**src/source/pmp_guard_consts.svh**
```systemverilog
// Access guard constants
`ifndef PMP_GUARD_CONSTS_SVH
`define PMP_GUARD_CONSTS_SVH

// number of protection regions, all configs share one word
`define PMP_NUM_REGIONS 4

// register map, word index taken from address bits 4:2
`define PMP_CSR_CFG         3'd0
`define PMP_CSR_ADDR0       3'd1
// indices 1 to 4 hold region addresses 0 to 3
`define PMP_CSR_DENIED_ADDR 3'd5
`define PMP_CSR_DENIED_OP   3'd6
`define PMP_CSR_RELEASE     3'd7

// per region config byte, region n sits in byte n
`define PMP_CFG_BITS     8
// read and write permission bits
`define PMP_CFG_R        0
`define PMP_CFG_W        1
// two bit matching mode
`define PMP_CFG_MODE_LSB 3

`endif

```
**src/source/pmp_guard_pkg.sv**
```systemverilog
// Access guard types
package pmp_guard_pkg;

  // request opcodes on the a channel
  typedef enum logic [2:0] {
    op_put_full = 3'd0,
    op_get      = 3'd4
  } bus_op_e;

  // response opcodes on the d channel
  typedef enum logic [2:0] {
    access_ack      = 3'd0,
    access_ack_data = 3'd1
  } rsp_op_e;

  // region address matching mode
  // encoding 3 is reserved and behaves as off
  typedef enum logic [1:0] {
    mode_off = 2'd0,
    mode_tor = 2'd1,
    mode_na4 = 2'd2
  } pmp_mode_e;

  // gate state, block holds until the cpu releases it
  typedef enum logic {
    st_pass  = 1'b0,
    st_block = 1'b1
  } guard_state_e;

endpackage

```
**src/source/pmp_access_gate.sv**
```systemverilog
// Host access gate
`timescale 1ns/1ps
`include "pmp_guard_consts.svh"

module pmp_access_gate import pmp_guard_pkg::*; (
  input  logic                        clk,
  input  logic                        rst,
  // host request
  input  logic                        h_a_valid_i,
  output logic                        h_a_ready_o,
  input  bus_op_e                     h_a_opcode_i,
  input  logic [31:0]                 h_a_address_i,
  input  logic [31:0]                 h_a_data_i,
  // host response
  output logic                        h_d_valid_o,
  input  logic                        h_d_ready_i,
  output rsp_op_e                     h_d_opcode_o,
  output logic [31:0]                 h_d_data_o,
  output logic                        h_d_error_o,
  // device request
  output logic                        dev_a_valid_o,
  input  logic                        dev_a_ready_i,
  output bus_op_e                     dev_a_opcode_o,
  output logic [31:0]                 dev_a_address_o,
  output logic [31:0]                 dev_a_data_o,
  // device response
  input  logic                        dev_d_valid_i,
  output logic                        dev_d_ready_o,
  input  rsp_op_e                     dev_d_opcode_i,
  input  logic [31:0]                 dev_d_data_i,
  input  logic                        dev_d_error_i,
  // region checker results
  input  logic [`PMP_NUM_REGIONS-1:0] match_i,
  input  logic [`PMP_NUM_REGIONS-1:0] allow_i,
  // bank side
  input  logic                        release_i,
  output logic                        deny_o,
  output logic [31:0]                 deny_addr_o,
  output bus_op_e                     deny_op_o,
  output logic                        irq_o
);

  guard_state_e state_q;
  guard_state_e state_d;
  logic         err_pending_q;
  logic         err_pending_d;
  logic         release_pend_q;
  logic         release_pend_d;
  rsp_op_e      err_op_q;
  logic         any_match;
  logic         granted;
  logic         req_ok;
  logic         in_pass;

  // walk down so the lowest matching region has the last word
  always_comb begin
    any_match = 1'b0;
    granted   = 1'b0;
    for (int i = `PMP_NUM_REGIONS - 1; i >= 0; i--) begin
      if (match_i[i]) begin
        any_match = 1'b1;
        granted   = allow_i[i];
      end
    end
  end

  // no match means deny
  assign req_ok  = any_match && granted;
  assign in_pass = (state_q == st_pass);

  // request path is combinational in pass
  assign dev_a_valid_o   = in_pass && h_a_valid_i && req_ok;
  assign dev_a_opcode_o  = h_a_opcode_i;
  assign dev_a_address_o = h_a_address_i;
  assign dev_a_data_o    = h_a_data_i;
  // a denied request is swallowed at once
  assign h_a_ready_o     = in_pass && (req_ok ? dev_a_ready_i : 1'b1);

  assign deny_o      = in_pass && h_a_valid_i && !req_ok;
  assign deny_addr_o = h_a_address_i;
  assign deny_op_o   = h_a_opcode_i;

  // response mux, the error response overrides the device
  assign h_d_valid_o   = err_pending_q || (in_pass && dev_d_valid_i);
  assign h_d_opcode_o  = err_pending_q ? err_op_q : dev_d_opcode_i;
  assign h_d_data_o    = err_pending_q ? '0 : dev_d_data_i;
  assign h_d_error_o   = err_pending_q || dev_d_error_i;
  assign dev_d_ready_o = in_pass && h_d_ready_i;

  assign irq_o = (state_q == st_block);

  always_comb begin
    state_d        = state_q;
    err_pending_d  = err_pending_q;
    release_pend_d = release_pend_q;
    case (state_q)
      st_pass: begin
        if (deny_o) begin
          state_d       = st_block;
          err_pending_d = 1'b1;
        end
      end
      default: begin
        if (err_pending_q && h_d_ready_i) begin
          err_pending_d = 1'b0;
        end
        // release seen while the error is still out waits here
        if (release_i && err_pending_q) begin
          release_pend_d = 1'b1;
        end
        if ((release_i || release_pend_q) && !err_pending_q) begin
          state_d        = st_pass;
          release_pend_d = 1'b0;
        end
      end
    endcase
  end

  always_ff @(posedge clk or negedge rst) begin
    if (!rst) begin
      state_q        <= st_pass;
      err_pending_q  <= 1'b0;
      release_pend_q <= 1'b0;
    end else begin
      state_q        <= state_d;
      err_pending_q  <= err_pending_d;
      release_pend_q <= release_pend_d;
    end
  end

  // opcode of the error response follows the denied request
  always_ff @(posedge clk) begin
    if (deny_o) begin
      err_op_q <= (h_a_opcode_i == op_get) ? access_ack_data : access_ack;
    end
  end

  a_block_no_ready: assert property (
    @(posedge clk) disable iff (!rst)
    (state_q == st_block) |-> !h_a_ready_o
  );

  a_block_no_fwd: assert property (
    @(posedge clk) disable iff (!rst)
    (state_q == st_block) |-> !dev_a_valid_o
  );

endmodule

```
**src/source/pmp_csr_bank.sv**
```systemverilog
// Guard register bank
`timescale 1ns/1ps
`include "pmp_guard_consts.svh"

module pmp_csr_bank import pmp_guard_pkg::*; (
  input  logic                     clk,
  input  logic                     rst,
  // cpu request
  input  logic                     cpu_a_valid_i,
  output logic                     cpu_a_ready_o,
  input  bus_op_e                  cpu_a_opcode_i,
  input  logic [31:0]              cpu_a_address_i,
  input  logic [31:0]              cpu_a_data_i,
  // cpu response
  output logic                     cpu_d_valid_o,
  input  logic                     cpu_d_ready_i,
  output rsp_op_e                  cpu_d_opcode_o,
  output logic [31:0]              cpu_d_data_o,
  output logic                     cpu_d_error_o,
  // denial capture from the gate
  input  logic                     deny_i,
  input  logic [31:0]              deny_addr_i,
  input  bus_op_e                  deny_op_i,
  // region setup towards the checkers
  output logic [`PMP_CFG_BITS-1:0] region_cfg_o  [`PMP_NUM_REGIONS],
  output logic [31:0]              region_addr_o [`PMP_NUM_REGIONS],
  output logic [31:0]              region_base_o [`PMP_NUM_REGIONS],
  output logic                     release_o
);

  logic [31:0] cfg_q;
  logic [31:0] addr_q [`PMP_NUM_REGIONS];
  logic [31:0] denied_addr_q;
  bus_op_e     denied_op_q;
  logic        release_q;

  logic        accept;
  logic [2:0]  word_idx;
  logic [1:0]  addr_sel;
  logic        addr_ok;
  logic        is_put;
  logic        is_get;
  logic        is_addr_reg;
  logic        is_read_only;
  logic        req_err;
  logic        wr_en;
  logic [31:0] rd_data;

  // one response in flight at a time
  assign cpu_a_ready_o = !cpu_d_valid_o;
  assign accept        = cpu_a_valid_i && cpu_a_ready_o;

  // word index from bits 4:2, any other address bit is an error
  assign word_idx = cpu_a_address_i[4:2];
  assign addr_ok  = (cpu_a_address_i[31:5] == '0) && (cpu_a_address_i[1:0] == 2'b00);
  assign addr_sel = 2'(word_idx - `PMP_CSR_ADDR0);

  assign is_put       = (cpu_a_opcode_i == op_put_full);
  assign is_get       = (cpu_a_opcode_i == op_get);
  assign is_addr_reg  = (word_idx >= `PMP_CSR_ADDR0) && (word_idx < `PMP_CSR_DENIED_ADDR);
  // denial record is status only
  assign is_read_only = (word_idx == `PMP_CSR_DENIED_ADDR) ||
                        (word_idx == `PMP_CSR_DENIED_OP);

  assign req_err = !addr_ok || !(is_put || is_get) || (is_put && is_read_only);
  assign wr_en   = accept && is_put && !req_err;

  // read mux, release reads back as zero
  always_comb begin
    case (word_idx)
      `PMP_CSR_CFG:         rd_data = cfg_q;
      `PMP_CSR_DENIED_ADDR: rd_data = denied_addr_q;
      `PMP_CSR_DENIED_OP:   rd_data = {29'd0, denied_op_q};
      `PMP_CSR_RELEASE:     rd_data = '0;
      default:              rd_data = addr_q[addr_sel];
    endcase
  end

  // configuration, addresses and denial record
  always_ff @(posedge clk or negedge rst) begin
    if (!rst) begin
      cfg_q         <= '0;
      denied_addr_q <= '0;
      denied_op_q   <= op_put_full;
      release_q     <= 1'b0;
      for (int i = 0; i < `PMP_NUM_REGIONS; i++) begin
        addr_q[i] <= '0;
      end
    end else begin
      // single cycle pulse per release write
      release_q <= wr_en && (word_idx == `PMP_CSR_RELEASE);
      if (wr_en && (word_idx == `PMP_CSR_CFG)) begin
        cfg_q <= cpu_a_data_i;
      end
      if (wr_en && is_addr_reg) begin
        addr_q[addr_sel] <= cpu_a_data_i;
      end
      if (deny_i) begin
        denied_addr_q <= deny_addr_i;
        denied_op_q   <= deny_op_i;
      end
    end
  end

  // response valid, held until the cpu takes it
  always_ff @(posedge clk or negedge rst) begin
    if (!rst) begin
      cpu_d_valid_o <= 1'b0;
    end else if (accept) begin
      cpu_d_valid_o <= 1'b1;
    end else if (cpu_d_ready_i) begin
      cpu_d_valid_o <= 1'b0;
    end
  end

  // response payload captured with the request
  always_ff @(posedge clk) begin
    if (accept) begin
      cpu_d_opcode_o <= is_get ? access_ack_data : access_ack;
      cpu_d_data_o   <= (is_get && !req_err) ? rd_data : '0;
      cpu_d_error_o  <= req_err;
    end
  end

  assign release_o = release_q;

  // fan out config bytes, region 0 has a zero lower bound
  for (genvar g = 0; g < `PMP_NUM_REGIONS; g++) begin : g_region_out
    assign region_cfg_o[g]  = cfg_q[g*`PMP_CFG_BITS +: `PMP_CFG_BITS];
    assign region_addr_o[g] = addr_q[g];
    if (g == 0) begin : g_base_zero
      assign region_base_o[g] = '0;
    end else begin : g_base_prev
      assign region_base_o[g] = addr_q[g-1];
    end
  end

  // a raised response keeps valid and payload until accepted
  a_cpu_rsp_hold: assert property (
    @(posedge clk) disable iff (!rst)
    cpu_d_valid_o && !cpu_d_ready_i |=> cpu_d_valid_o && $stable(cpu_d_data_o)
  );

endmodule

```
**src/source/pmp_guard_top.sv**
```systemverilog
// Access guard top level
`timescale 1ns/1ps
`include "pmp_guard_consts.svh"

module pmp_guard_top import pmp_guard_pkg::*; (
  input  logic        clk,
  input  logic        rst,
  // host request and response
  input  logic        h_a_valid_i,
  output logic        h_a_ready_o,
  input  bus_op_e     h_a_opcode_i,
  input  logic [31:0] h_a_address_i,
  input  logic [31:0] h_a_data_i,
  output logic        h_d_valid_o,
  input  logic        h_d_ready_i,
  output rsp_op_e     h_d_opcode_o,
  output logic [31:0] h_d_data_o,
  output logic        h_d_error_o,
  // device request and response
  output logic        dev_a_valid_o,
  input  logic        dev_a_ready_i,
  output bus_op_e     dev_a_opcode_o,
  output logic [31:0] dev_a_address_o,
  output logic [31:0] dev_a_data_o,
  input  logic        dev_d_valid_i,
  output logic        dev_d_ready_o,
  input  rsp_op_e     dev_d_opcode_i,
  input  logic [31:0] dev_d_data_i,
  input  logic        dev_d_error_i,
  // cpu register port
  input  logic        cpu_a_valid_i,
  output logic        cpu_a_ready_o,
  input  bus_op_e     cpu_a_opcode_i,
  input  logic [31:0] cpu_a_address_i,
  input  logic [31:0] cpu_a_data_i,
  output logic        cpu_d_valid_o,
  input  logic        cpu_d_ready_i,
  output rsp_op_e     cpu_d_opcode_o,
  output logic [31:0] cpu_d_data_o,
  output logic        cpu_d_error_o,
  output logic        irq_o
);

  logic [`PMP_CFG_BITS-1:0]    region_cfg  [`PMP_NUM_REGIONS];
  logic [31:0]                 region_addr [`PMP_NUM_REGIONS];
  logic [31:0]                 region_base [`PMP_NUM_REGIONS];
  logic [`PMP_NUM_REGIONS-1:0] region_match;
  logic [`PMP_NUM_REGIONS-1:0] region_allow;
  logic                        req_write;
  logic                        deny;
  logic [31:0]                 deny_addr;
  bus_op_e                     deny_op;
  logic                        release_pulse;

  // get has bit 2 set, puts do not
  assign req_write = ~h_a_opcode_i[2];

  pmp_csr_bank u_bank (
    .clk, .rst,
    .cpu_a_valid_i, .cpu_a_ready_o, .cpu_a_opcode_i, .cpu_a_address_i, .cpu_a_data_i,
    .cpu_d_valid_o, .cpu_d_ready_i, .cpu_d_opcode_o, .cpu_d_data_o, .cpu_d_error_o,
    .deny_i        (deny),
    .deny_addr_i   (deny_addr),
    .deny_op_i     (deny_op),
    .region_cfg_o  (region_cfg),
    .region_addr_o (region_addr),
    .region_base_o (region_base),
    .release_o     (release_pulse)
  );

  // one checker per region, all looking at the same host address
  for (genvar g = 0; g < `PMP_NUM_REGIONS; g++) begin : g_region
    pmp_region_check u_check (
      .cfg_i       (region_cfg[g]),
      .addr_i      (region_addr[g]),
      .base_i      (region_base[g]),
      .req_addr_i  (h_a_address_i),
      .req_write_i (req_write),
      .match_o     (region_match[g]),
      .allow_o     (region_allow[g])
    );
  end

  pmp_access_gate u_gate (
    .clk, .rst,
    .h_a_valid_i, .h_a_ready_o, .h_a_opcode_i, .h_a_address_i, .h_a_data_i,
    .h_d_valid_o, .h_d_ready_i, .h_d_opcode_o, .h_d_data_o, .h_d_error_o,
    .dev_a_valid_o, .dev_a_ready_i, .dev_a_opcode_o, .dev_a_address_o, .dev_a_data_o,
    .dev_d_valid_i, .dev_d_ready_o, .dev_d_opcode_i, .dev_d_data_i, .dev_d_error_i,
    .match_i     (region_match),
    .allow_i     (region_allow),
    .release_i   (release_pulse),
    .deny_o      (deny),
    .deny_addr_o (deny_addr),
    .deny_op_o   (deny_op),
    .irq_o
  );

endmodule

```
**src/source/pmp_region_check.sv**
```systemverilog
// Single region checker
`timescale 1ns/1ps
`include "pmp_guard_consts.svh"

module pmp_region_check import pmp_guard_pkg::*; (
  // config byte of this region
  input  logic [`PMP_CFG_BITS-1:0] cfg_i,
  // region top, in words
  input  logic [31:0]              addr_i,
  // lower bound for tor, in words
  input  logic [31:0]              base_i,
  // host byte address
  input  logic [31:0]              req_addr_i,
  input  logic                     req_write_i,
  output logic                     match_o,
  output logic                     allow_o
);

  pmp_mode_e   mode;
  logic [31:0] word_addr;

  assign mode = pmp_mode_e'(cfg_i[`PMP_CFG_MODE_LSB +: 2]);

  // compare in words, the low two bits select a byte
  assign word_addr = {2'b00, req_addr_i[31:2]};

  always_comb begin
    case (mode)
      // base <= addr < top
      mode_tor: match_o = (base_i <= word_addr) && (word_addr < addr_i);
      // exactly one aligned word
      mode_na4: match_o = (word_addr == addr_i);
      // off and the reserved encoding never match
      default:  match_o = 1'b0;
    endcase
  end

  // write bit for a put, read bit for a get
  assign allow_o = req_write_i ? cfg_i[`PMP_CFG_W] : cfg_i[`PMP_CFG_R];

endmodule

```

※ ※ ※

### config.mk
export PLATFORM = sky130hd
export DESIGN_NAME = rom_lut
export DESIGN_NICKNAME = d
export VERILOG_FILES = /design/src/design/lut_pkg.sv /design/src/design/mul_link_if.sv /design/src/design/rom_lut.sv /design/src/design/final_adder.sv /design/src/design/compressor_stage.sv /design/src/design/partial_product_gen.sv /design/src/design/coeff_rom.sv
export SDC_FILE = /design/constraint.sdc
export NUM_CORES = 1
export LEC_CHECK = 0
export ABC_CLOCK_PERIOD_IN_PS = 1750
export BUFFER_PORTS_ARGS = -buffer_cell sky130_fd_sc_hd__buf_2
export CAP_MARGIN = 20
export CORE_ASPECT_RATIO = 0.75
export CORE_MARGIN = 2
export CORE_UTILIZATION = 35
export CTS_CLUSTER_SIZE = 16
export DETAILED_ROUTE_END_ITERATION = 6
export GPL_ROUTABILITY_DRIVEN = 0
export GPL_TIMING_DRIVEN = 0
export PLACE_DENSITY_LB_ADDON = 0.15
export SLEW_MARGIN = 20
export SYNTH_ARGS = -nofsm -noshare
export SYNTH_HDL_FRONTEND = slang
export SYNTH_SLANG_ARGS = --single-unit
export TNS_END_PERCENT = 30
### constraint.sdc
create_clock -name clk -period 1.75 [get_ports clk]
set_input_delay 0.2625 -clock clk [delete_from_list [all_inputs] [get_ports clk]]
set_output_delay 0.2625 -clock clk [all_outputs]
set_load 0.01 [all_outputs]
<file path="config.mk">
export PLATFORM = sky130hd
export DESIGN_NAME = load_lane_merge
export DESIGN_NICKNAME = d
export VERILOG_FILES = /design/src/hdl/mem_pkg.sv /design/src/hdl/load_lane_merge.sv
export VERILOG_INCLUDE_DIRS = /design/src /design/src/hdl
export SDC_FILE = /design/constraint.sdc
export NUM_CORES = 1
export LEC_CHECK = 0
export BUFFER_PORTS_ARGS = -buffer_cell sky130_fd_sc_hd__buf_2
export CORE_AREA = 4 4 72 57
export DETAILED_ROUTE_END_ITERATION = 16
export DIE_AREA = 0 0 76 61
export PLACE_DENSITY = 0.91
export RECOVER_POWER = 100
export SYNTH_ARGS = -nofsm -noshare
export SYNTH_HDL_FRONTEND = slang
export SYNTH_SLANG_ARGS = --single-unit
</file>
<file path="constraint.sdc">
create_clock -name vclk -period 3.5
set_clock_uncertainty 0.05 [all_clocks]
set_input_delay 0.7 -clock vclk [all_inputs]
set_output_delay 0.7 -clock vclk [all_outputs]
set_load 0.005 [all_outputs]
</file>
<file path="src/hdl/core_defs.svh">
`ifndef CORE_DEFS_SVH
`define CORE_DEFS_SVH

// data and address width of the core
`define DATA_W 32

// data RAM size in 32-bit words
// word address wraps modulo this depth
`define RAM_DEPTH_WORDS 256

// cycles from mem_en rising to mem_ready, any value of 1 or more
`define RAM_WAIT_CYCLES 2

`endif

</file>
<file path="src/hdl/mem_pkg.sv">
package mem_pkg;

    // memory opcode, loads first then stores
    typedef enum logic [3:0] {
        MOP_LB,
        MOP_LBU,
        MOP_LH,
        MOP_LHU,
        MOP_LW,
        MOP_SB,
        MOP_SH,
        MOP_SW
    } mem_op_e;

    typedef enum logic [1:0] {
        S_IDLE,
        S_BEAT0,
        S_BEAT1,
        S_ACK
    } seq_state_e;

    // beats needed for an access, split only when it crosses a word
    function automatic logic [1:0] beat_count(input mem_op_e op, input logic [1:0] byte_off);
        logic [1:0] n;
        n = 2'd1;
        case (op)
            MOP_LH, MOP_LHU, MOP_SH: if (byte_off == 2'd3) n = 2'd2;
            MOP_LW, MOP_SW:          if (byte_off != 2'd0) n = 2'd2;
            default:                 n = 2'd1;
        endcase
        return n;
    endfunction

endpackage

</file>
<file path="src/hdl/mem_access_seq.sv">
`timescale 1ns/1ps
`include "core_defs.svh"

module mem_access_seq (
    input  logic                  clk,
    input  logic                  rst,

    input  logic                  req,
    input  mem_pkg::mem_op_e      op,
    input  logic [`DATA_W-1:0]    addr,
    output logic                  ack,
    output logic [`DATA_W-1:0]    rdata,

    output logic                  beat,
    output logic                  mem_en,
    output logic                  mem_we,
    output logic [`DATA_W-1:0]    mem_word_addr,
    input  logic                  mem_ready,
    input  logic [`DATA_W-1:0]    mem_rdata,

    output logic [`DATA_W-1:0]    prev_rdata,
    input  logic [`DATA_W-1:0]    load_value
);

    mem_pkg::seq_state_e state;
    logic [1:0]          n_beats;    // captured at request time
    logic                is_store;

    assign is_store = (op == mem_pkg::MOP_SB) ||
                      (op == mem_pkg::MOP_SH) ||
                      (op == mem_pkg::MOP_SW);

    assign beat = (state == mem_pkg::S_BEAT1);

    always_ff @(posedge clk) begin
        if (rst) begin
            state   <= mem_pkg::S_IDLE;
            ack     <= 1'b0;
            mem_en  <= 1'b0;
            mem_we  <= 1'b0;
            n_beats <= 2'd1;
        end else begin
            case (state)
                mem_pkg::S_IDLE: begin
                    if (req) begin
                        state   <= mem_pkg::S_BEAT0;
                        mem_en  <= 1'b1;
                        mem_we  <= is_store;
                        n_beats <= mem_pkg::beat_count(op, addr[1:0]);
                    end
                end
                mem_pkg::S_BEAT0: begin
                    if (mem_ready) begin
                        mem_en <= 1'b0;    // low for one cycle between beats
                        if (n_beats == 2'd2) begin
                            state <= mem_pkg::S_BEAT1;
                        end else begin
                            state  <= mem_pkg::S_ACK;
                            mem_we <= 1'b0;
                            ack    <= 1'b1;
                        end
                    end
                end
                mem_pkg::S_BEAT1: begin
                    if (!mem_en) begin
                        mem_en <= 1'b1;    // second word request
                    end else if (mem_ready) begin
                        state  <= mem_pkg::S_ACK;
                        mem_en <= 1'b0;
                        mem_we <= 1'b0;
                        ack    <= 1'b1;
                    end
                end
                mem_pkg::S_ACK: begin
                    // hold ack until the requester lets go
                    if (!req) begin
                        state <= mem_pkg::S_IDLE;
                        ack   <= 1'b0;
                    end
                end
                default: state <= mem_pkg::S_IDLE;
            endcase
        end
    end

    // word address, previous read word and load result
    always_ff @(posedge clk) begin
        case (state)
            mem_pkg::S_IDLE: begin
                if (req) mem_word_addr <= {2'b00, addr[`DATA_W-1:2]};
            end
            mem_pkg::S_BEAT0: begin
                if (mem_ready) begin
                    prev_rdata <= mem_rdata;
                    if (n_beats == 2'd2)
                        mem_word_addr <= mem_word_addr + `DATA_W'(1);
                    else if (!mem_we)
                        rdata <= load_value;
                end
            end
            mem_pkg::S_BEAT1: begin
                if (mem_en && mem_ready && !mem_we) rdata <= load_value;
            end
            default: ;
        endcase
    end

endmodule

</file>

※ ※ ※

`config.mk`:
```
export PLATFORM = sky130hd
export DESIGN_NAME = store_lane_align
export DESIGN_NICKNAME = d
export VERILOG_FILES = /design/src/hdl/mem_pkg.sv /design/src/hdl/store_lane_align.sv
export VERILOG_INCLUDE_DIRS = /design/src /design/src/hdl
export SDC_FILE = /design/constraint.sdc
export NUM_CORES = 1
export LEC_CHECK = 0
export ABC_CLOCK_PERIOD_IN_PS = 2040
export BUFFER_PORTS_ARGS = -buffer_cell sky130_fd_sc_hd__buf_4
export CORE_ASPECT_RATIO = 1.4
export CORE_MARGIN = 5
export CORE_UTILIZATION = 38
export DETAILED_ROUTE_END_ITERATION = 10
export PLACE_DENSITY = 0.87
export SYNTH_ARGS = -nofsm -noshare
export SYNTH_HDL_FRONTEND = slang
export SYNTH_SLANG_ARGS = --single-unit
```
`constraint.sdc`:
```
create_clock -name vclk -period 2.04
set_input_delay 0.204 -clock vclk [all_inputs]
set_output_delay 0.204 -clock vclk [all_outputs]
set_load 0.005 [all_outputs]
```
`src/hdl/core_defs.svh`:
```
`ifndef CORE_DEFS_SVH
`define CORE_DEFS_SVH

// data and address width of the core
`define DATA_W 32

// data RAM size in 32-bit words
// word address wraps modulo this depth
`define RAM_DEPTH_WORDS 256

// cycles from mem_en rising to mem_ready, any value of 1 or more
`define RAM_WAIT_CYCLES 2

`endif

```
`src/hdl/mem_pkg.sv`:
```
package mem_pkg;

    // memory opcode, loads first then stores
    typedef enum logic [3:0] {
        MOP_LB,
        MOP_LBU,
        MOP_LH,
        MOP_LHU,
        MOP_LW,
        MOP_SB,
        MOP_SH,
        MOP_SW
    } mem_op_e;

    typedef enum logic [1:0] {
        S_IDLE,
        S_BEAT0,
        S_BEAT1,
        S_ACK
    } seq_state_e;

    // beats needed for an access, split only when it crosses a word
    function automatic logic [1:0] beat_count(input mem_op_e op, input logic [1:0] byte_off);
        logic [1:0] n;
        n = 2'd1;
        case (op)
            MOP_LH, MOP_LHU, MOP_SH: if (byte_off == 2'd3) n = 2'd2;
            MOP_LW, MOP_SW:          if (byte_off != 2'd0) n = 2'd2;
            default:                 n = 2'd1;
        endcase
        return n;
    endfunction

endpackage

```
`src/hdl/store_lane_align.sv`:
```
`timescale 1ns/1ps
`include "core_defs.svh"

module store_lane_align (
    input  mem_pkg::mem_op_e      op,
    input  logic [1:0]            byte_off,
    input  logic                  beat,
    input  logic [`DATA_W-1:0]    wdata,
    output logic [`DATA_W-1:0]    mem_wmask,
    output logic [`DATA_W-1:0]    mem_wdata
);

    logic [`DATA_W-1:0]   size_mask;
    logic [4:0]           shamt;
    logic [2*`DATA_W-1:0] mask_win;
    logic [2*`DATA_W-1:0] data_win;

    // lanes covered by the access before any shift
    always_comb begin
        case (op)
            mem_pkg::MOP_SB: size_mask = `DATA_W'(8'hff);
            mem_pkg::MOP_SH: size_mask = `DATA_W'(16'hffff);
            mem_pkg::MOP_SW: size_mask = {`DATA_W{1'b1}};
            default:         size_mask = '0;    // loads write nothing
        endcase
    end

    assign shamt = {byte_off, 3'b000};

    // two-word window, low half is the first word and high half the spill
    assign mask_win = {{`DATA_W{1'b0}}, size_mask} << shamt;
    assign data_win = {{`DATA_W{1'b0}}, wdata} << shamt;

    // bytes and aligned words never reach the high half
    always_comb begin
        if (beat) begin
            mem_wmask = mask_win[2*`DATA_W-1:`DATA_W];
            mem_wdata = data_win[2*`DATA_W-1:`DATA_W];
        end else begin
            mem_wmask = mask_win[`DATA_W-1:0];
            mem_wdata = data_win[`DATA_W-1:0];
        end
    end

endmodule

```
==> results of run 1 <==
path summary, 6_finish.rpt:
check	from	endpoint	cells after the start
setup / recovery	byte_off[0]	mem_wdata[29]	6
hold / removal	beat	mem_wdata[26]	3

※ ※ ※

**What the task asks:** Identify and extract each line of the listing that contains "lower".

**Answer to this problem:**
  // fan out config bytes, region 0 has a zero lower bound
  // lower bound for tor, in words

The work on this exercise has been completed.